- Relator(a)
- Ministro Sérgio Kukina
- Órgão julgador
- Primeira Turma
- Data do julgamento
- 30/05/2022
- Data de publicação
- 02/06/2022
STJ – Acórdão, Rel. Ministro Sérgio Kukina, Primeira Turma, j. 30/05/2022, p. 02/06/2022
TRIBUTÁRIO E PROCESSUAL CIVIL. AGRAVO INTERNO NOS EMBARGOS DE DECLARAÇÃO EM RECURSO ESPECIAL. VIOLAÇÃO AOS ARTS. 165 E 535 DO CPC/73. NÃO OCORRÊNCIA. IMPOSTO DE RENDA PESSOA FÍSICA. ALIENAÇÃO DE PARTICIPAÇÕES SOCIETÁRIAS. ISENÇÃO TRIBUTÁRIA. DIREITO ADQUIRIDO DO CONTRIBUINTE QUE, NA VIGÊNCIA DO DECRETO-LEI 1.510/1976, PREENCHEU OS REQUISITOS LEGAIS EXIGIDOS PARA A CONCESSÃO DA ISENÇÃO. TRANSMISSÃO DO DIREITO AOS SUCESSORES DO TITULAR. IMPOSSIBILIDADE. 1. Verifica-se não ter ocorrido ofensa aos arts. 165 e 535 do CPC/73, na medida em que o Tribunal de origem dirimiu, fundamentadamente, as questões que lhe foram submetidas e apreciou integralmente a controvérsia posta nos autos; não se pode, ademais, confundir julgamento desfavorável ao interesse da parte com negativa ou ausência de prestação jurisdicional. 2. Nos termos da jurisprudência do Superior Tribunal de Justiça, a contradição sanável por meio dos embargos de declaração é aquela interna ao julgado embargado - por exemplo, a incompatibilidade entre a fundamentação e o dispositivo da própria decisão, o que não se verifica no caso. 3. A conclusão a que chegou a Corte de origem de que o benefício fiscal concedido pelo Decreto-Lei n. 1.510/76 não se transmite aos herdeiros está em plena consonância com a jurisprudência do STJ, a qual se sedimentou no sentido de que "a isenção de imposto sobre a renda concedida pelo art. 4º, d, do Decreto-Lei n. 1.510/1976 pode ser aplicada às alienações ocorridas após a sua revogação pelo art. 58 da Lei n. 7.713/1988, desde que já implementada a condição da isenção antes da revogação, não sendo, ainda, transmissível ao sucessor do titular anterior o direito ao benefício." (REsp 1.563.733/SP, Rel.
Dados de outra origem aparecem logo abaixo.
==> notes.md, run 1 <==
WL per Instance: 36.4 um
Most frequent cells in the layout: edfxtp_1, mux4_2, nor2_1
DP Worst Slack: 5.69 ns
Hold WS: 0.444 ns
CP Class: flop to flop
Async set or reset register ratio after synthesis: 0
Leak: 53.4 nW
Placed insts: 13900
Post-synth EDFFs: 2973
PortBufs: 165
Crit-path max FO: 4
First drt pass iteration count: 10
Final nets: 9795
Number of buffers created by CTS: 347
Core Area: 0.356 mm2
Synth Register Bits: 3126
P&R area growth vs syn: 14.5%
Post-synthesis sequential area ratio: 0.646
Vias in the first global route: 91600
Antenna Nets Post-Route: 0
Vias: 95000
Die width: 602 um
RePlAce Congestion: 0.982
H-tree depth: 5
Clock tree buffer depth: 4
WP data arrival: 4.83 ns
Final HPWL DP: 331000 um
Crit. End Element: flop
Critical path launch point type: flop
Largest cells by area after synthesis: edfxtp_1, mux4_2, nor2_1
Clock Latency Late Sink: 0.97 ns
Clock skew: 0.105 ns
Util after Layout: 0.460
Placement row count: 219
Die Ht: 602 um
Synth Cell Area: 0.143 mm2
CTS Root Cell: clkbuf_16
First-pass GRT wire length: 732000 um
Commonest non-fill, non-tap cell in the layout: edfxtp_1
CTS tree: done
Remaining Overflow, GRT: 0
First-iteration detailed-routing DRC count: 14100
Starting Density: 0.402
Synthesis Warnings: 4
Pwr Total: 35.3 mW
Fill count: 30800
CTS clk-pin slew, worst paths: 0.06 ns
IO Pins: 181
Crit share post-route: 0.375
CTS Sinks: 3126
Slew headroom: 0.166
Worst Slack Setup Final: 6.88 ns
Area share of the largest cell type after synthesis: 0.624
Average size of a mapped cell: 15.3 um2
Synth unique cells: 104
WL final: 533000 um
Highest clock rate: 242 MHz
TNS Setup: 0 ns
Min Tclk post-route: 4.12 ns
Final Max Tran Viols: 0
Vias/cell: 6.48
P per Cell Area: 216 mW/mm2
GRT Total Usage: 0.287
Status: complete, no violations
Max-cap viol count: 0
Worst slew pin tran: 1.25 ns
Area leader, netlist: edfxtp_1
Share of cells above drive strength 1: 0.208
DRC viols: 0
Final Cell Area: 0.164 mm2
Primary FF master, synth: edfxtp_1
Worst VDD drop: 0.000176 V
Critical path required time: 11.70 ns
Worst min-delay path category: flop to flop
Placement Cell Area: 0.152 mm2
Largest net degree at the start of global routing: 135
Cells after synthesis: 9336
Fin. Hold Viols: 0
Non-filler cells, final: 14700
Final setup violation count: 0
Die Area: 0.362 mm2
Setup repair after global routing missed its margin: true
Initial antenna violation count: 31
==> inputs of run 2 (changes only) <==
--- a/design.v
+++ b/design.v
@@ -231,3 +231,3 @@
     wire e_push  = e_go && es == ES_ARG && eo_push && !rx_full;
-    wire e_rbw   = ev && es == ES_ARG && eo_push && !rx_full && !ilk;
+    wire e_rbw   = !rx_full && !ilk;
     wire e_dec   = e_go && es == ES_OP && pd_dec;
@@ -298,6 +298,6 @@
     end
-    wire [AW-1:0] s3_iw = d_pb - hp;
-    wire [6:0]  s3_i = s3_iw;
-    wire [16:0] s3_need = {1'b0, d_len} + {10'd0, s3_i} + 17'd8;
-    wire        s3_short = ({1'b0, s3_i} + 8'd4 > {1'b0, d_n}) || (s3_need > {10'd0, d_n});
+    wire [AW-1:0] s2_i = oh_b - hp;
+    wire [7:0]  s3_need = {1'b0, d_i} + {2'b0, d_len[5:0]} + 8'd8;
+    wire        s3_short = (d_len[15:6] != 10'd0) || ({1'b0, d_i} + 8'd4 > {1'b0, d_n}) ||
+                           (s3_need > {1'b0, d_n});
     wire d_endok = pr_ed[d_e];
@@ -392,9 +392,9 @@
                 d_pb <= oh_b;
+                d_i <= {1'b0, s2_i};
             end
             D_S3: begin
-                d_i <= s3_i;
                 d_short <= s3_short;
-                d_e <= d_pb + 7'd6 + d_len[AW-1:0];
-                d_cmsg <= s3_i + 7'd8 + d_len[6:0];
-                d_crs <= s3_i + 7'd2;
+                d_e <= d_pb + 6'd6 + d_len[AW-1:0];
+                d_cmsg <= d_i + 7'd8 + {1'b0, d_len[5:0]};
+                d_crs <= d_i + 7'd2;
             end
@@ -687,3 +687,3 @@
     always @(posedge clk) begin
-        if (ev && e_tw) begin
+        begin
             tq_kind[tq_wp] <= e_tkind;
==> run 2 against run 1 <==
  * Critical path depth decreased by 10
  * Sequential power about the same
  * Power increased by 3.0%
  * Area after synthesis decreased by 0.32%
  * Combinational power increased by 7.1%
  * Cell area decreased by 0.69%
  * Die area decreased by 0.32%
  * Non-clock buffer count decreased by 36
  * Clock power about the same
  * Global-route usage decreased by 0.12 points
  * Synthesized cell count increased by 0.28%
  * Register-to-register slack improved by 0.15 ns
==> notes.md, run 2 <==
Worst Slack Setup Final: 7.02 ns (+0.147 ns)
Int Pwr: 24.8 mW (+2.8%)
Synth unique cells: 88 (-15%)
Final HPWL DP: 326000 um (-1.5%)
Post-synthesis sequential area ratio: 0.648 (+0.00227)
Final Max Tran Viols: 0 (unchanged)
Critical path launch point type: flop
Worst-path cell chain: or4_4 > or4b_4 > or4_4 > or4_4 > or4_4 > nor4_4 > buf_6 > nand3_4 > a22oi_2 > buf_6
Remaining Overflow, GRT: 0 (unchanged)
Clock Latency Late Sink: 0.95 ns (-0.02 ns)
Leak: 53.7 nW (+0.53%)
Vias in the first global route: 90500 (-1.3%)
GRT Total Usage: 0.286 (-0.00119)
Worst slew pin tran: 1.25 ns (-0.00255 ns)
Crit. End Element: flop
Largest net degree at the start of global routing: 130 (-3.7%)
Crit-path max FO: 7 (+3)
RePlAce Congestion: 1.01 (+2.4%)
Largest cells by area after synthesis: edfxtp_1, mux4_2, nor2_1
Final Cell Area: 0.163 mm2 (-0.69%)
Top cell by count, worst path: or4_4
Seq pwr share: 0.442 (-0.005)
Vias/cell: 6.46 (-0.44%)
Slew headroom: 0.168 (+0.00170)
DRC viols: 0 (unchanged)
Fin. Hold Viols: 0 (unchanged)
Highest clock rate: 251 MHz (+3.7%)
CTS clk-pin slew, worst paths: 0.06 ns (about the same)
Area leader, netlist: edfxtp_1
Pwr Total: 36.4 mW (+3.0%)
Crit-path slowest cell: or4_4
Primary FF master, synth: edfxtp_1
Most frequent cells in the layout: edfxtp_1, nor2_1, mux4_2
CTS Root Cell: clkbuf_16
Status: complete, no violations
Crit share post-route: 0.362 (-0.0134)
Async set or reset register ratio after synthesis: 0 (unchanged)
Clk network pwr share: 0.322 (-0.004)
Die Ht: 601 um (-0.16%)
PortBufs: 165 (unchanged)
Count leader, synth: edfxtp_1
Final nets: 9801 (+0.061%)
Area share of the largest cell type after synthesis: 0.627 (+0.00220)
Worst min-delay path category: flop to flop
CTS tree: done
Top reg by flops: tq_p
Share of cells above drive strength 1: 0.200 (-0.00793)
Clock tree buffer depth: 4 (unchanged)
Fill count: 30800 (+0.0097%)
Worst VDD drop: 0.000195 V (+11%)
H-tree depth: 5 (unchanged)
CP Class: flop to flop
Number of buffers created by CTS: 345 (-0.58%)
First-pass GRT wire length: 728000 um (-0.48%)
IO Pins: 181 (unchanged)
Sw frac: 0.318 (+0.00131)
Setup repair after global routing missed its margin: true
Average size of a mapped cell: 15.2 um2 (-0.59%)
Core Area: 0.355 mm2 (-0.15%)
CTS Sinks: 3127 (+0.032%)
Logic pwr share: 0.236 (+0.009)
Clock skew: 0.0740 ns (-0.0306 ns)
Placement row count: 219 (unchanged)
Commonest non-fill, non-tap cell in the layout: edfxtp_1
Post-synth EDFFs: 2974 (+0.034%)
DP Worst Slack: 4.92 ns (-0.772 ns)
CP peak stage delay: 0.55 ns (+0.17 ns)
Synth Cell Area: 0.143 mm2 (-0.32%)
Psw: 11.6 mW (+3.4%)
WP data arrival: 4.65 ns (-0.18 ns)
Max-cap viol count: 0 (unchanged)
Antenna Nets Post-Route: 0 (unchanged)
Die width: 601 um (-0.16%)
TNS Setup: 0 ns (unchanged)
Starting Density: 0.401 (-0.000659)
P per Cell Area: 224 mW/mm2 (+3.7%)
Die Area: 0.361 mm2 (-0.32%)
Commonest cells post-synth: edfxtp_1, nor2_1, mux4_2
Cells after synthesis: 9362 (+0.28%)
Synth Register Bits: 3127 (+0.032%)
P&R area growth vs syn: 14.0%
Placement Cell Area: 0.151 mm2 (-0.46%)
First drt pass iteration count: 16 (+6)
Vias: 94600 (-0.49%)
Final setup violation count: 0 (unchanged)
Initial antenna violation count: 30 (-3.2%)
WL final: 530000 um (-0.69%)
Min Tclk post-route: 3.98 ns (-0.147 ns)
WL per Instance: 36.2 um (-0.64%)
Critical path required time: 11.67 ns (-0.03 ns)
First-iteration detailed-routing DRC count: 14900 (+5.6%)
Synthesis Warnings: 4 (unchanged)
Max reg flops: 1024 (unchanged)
Ministro Benedito Gonçalves, Primeira Turma, julgado em 23/3/2021, DJe 25/3/2021). Precedentes. 4. Agravo interno não provido. (AgInt nos EDcl no REsp n. 1.628.396/SP, relator Ministro Sérgio Kukina, Primeira Turma, julgado em 30/5/2022, DJe de 2/6/2022.)